*EXERCISE*:
Could you copy out every line of the data where the word "holds" occurs?

Stored data entries
---*---

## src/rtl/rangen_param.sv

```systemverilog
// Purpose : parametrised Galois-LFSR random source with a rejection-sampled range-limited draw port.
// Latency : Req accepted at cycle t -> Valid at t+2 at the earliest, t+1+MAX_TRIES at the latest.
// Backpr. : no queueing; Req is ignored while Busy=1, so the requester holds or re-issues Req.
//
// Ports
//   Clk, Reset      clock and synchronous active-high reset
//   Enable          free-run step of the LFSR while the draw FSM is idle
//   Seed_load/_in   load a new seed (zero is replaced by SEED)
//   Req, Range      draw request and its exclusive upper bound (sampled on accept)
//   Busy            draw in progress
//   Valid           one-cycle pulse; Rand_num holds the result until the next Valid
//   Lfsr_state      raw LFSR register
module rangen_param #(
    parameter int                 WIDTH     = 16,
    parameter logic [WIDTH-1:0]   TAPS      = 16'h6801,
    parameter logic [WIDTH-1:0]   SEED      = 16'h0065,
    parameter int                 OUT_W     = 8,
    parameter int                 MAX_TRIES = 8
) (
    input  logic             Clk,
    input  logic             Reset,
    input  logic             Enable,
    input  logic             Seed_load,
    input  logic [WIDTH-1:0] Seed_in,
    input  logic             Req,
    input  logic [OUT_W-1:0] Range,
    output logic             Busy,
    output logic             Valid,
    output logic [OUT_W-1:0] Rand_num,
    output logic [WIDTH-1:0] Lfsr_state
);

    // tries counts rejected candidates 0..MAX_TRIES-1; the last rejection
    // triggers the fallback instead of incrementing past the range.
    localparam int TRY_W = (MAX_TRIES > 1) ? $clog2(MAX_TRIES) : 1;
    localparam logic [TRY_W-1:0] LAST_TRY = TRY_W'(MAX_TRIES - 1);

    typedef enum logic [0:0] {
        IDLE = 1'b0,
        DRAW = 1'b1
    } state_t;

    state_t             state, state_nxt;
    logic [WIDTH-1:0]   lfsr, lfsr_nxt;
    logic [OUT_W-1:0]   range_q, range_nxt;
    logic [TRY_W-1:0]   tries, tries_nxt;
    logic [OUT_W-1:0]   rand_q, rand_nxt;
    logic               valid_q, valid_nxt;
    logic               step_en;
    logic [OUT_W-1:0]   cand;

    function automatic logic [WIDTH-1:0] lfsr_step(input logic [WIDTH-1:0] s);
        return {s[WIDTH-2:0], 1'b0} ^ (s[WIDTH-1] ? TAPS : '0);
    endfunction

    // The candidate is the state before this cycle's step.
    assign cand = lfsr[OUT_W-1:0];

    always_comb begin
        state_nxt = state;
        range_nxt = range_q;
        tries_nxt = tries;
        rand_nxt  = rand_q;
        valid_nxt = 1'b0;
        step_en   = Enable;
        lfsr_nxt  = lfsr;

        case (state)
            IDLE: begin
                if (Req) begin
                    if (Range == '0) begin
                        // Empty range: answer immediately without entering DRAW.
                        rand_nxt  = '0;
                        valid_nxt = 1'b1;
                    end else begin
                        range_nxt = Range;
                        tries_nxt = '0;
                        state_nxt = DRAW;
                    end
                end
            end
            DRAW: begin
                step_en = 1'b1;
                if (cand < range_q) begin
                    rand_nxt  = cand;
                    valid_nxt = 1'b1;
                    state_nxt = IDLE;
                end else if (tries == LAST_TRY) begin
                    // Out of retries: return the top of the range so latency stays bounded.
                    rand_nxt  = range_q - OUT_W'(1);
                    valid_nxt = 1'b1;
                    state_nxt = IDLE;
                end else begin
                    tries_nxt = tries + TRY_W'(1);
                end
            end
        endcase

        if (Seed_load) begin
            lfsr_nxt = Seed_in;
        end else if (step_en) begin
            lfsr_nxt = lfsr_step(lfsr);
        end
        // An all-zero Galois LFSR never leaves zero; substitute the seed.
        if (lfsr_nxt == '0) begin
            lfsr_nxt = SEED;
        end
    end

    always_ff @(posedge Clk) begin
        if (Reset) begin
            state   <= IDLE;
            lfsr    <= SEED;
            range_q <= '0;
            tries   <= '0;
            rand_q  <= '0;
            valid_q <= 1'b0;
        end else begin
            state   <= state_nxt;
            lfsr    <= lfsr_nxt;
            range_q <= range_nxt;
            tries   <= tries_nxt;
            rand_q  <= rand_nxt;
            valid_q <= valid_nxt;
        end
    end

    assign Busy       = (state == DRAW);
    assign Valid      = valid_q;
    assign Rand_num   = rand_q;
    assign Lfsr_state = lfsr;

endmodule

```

---*---

*COMPLETED EXERCISE*:
// Backpr. : no queueing; Req is ignored while Busy=1, so the requester holds or re-issues Req.
//   Valid           one-cycle pulse; Rand_num holds the result until the next Valid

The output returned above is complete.